§ Exercise directions
If a line of the records contains the word "layer", list it.

§ Data supplied
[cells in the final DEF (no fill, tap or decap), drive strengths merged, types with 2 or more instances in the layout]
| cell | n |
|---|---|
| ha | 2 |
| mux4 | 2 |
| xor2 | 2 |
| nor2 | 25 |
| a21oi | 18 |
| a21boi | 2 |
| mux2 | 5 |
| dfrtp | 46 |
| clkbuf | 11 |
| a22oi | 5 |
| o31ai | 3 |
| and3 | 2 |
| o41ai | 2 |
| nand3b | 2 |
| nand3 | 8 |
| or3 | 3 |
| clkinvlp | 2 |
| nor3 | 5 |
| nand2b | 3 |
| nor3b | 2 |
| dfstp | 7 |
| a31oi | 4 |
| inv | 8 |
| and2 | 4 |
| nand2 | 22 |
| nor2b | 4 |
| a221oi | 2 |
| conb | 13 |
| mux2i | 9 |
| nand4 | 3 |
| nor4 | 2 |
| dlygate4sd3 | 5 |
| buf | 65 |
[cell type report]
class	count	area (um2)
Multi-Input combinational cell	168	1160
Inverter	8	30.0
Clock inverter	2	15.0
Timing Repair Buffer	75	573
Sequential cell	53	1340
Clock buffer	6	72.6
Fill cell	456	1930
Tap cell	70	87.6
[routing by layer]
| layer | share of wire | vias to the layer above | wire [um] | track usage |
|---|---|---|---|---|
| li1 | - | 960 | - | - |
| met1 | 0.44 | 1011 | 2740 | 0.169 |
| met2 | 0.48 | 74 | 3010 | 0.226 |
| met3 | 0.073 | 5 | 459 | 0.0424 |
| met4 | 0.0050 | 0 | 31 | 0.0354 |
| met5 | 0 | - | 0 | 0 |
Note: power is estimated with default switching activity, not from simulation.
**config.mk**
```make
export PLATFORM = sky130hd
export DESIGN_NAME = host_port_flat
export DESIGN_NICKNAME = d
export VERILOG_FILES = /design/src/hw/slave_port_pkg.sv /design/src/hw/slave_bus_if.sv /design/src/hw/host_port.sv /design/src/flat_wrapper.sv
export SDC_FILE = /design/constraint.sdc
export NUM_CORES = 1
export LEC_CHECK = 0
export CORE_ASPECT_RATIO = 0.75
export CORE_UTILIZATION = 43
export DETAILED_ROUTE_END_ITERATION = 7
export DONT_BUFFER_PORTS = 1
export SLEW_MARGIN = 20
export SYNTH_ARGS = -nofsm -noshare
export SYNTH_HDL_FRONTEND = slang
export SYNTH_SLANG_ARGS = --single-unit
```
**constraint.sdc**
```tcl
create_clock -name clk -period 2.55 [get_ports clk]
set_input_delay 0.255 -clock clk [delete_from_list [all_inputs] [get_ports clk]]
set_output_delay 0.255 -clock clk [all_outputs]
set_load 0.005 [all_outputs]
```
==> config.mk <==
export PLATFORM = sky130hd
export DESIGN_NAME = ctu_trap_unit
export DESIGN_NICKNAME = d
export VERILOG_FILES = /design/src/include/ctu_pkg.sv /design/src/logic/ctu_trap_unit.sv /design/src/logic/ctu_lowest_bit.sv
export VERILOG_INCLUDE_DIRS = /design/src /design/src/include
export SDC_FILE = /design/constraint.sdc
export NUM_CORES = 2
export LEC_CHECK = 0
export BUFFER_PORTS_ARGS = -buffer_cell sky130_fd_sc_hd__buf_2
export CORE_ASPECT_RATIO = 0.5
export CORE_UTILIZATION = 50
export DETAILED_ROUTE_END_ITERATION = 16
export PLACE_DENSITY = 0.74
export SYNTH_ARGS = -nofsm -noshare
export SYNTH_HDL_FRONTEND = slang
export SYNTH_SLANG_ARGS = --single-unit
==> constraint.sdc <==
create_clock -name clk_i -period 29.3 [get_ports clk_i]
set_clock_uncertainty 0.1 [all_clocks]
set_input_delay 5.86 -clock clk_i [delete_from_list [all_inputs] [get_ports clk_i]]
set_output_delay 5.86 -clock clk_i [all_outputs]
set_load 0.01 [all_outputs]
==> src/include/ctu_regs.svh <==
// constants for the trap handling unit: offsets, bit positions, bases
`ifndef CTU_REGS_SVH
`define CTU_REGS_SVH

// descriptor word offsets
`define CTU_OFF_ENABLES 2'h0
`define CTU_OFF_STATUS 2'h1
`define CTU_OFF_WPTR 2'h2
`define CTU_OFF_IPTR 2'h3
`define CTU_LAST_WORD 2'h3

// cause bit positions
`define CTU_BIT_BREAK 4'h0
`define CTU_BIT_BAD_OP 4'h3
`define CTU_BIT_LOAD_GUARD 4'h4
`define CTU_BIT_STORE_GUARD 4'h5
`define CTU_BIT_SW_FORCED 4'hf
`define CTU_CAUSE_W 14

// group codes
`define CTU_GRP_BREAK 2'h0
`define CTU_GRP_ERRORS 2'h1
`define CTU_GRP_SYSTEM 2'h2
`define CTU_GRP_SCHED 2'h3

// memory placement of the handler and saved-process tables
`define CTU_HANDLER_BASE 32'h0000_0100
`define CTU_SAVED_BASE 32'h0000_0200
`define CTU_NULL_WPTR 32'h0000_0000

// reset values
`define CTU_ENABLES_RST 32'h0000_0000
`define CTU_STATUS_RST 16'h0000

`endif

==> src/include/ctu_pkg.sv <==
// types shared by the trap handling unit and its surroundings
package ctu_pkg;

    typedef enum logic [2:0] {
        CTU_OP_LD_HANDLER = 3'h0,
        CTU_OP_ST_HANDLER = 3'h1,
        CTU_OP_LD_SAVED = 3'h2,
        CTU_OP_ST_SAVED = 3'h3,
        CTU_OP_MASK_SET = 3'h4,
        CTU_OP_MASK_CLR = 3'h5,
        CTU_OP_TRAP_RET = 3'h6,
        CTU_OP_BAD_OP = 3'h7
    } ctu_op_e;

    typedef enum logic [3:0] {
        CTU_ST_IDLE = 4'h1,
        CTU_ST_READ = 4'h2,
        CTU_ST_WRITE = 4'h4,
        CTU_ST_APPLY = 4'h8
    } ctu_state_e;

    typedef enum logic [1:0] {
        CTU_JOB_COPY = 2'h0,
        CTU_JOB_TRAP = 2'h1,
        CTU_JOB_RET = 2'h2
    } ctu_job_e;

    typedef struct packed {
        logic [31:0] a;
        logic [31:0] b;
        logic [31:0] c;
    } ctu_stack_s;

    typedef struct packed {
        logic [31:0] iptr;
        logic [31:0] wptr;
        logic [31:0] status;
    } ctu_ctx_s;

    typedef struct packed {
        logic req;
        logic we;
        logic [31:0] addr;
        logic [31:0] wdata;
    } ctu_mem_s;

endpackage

==

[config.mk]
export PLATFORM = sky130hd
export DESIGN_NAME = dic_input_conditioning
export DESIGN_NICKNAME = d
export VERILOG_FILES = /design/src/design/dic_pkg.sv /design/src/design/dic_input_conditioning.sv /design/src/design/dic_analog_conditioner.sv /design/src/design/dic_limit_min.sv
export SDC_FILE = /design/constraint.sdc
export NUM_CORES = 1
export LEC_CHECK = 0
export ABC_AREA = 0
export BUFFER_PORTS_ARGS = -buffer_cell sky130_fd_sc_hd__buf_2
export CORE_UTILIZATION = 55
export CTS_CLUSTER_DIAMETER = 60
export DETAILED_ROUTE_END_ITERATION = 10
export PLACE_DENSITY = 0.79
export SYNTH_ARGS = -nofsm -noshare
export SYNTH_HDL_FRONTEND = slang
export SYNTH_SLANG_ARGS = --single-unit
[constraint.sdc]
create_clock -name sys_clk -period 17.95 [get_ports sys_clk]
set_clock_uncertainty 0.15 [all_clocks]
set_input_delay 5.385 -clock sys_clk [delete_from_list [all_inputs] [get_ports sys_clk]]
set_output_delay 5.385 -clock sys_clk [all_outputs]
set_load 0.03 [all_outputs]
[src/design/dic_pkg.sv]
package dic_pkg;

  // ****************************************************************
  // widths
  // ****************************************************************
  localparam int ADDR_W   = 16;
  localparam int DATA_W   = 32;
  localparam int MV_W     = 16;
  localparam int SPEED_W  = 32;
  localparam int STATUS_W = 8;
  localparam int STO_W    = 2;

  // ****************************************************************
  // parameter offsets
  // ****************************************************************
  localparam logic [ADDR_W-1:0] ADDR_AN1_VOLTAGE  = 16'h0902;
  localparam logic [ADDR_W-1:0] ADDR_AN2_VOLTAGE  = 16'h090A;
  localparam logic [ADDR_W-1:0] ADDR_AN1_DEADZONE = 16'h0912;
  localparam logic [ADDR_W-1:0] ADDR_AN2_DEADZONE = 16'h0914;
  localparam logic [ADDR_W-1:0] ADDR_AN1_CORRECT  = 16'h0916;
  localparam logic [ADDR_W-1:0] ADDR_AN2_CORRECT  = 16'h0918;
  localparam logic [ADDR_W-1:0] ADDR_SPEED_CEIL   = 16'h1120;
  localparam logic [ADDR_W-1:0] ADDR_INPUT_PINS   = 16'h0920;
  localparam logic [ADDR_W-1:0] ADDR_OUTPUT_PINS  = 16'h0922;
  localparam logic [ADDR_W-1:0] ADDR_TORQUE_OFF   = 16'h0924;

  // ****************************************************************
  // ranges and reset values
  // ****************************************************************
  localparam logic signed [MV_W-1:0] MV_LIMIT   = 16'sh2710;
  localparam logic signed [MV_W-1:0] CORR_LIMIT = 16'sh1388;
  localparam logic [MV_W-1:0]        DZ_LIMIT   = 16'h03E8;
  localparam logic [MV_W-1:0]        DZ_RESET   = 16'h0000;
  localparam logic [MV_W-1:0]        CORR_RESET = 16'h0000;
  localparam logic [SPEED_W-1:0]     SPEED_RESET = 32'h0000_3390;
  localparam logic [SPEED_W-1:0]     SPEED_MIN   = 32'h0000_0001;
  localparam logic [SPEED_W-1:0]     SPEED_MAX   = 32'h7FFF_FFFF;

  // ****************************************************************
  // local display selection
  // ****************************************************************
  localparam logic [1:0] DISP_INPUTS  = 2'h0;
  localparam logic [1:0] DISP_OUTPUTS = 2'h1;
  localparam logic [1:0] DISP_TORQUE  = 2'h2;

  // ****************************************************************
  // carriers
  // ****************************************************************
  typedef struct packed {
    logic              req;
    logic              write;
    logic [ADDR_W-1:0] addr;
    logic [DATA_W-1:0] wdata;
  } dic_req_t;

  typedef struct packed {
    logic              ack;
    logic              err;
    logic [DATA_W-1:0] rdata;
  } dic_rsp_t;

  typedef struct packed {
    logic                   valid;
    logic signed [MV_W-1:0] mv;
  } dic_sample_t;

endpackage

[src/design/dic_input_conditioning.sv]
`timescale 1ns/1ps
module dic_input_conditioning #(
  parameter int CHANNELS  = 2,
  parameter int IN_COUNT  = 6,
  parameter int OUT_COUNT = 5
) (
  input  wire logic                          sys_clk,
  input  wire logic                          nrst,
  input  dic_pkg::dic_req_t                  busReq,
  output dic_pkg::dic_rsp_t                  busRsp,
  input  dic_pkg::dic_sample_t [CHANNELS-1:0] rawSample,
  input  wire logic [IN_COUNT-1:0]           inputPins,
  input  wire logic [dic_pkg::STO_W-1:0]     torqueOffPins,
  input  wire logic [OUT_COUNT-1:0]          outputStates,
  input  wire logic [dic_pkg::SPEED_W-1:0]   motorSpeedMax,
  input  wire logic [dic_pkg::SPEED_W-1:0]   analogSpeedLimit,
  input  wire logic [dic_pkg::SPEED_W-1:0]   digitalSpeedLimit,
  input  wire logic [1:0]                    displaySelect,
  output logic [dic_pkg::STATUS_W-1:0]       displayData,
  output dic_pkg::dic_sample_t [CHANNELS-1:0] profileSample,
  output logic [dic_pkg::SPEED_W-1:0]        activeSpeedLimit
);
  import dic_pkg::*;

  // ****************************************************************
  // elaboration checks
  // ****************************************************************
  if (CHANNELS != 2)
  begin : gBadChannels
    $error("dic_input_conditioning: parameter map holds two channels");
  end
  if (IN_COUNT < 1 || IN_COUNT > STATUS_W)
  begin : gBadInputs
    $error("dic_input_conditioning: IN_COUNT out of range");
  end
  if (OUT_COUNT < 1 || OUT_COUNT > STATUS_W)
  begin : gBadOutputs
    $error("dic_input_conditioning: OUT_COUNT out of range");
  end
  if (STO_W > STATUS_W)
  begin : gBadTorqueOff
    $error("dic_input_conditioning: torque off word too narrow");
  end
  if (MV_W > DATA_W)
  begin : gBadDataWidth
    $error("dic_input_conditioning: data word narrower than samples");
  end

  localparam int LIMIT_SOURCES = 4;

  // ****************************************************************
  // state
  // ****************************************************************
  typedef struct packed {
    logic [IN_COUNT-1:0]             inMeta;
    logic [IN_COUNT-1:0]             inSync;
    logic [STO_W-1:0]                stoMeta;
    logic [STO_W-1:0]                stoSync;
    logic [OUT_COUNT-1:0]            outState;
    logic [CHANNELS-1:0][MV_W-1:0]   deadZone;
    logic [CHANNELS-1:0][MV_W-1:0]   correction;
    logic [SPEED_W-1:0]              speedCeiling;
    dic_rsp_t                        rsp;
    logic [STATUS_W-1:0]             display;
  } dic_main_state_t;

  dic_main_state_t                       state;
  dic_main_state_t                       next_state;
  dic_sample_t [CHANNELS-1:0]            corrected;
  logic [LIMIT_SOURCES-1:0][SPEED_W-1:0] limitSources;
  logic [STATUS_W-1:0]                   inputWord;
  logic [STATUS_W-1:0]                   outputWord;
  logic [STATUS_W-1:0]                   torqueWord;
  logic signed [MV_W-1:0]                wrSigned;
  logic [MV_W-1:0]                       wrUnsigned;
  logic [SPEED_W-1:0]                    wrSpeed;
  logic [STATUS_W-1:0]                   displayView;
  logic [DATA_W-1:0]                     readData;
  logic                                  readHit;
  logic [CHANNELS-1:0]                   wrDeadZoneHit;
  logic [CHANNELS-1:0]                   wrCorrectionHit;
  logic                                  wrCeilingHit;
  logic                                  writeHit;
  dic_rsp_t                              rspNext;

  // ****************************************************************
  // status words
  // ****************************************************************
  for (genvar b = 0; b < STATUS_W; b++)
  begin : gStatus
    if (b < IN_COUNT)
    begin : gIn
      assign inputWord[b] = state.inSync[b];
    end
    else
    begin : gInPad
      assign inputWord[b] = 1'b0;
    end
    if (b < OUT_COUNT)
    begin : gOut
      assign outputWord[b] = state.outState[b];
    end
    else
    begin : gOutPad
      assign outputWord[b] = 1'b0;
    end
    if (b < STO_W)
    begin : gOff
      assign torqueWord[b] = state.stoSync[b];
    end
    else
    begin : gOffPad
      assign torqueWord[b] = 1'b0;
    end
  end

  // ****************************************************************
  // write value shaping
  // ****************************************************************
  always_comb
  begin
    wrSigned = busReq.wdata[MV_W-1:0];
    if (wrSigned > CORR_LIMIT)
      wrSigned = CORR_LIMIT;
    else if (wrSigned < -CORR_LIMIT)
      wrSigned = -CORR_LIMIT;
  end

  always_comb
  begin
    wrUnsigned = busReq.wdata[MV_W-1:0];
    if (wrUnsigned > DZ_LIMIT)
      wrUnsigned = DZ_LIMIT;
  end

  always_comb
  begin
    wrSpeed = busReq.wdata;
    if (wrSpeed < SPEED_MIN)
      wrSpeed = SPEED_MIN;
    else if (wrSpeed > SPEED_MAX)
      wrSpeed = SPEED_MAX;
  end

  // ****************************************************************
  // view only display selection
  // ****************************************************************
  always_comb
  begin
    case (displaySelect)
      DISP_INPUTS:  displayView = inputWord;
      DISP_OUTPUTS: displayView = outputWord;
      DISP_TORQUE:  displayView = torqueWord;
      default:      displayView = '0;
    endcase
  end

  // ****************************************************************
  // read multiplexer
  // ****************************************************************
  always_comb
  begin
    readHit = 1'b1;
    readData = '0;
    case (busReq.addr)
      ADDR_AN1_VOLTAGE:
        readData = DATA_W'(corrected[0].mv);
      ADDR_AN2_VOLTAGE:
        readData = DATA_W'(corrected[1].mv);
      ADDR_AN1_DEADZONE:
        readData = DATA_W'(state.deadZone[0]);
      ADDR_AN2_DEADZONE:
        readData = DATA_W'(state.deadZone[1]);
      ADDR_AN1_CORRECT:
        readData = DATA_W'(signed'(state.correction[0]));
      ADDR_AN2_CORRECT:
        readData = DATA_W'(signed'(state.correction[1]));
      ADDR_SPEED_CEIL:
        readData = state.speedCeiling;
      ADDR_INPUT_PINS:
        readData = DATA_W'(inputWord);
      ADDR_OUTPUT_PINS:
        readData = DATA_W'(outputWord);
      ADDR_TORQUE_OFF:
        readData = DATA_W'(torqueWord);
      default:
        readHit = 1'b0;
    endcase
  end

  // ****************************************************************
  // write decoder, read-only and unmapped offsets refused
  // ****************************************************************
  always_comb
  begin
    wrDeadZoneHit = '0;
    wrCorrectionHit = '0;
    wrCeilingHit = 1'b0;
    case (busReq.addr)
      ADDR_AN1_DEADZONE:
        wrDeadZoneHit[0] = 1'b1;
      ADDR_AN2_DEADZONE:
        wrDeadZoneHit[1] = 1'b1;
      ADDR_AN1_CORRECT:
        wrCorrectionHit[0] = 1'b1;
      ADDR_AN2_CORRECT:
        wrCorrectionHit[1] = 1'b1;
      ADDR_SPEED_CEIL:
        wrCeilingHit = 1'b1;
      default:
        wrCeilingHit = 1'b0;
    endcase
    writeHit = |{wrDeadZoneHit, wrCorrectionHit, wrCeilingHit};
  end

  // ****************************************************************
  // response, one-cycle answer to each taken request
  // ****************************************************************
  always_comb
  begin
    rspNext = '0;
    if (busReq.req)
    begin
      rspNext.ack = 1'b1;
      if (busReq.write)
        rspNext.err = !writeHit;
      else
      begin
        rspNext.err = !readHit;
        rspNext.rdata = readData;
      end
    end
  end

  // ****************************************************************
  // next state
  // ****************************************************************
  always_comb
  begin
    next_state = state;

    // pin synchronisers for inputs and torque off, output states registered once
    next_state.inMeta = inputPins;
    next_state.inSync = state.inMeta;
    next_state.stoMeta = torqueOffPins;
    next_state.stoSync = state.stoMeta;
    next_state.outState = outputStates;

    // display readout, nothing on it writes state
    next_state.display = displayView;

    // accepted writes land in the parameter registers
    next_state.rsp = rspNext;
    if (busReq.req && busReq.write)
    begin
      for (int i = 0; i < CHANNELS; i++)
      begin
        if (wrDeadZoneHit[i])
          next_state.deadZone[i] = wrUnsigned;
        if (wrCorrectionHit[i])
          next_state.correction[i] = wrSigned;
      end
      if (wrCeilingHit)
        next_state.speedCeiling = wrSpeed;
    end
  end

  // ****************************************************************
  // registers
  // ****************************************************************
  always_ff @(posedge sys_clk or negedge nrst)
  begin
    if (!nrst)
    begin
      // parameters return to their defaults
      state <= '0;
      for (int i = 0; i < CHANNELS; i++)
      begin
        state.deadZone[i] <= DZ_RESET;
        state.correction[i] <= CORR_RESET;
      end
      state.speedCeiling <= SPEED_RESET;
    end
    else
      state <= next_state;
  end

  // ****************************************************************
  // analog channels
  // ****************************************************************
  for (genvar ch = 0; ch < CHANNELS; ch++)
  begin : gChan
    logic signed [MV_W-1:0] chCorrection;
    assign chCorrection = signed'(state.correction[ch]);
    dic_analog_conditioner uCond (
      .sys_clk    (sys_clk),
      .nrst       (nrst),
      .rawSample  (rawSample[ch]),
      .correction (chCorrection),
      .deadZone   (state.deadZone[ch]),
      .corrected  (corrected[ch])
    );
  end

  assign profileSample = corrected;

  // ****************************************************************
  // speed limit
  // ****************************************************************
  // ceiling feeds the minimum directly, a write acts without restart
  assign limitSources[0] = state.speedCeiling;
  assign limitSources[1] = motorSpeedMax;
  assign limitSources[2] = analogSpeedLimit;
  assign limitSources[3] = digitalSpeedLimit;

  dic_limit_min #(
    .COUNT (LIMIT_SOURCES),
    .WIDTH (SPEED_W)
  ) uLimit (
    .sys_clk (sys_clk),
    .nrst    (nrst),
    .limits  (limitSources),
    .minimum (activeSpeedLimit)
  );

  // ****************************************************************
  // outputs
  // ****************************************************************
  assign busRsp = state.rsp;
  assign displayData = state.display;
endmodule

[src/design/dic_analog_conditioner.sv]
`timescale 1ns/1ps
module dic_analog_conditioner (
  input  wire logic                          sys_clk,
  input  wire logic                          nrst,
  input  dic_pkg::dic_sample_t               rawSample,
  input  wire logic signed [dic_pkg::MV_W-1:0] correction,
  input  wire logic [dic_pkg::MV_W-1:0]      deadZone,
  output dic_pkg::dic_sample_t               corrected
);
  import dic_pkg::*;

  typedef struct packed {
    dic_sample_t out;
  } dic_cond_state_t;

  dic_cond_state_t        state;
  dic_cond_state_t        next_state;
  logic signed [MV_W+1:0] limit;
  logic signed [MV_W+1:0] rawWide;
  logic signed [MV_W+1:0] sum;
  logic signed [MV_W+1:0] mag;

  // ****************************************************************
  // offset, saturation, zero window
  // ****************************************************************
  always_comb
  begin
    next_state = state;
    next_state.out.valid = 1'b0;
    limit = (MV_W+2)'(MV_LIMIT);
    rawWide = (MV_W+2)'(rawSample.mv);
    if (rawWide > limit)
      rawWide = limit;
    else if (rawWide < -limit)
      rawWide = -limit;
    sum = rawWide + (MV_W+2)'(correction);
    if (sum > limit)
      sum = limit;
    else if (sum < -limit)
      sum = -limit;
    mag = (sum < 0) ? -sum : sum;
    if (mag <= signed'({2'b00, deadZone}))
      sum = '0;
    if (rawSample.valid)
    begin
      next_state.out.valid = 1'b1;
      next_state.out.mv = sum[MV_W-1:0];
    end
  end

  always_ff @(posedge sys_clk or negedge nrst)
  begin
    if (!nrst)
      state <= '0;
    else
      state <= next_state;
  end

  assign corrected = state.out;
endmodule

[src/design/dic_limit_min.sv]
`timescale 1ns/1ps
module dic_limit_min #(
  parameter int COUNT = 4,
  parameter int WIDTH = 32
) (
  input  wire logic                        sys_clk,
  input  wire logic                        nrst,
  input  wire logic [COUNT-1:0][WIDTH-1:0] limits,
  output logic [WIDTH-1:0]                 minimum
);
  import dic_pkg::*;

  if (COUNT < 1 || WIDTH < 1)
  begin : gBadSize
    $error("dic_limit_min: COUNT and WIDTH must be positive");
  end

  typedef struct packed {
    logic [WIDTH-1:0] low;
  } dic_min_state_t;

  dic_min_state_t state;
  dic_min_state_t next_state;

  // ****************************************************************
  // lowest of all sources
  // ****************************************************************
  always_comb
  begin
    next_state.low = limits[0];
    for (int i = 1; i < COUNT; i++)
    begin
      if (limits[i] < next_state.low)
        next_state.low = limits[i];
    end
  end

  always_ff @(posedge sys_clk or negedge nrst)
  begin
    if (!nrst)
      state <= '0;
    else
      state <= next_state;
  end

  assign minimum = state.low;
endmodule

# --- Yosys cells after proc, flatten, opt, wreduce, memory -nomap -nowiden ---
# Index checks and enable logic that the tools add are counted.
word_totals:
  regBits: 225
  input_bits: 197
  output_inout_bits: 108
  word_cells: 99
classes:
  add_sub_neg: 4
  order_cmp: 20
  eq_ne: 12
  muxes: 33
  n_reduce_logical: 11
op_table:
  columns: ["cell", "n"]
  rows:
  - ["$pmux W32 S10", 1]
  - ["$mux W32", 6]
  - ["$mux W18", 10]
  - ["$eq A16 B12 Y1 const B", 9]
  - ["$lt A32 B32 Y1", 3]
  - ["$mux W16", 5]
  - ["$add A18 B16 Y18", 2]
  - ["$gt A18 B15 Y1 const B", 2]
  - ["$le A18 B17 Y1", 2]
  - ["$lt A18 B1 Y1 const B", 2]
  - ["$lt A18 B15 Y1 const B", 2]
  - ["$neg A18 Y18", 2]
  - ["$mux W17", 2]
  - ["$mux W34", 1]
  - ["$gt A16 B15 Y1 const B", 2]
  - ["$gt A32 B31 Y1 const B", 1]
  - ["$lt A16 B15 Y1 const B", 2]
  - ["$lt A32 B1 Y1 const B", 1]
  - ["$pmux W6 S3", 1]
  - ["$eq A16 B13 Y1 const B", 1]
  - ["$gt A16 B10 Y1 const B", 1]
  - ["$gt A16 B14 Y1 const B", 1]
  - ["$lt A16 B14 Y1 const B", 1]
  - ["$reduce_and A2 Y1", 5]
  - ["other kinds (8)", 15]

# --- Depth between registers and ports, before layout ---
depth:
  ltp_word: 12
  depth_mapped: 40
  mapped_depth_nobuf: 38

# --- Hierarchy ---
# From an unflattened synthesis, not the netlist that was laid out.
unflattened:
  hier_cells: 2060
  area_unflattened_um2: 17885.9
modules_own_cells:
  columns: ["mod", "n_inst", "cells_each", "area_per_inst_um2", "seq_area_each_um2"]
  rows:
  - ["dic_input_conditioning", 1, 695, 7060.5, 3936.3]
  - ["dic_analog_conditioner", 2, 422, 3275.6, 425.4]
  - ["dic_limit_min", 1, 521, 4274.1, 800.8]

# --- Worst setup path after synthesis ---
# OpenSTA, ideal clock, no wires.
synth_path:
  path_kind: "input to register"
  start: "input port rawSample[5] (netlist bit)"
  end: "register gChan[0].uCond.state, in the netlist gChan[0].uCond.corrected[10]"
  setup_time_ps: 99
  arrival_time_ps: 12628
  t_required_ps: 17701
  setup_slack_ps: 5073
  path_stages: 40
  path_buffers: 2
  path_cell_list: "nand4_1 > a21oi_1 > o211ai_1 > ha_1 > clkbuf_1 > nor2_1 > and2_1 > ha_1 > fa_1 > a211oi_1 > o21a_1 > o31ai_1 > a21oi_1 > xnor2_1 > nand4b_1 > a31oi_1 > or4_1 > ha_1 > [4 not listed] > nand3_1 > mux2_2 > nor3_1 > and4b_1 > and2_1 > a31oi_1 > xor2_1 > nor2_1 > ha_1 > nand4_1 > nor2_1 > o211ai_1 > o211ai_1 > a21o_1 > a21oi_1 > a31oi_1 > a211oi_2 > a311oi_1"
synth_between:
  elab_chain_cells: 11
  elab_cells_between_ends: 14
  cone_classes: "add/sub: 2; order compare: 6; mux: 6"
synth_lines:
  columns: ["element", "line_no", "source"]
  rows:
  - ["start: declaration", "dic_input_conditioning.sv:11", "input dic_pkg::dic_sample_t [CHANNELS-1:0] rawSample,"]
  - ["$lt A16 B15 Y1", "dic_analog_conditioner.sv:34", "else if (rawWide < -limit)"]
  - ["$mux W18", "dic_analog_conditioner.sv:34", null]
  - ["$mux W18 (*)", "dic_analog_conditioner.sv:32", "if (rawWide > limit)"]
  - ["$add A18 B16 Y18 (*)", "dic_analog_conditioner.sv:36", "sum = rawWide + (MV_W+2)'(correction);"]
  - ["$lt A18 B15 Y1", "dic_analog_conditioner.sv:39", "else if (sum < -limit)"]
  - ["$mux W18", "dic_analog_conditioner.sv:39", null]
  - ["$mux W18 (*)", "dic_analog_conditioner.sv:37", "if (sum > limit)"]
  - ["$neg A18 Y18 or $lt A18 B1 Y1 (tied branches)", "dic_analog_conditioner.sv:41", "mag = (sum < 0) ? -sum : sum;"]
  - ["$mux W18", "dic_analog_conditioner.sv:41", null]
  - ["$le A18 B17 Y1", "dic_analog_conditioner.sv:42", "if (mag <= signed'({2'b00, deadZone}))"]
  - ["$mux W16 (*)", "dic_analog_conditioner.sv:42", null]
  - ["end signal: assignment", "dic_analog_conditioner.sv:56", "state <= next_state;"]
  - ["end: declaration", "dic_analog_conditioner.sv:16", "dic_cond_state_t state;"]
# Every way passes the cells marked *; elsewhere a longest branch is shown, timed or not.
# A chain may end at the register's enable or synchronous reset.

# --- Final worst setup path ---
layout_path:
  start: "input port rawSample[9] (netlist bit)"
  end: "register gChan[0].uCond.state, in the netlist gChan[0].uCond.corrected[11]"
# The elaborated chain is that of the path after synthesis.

§ Written response
[routing by layer]
| layer | share of wire | vias to the layer above | wire [um] | track usage |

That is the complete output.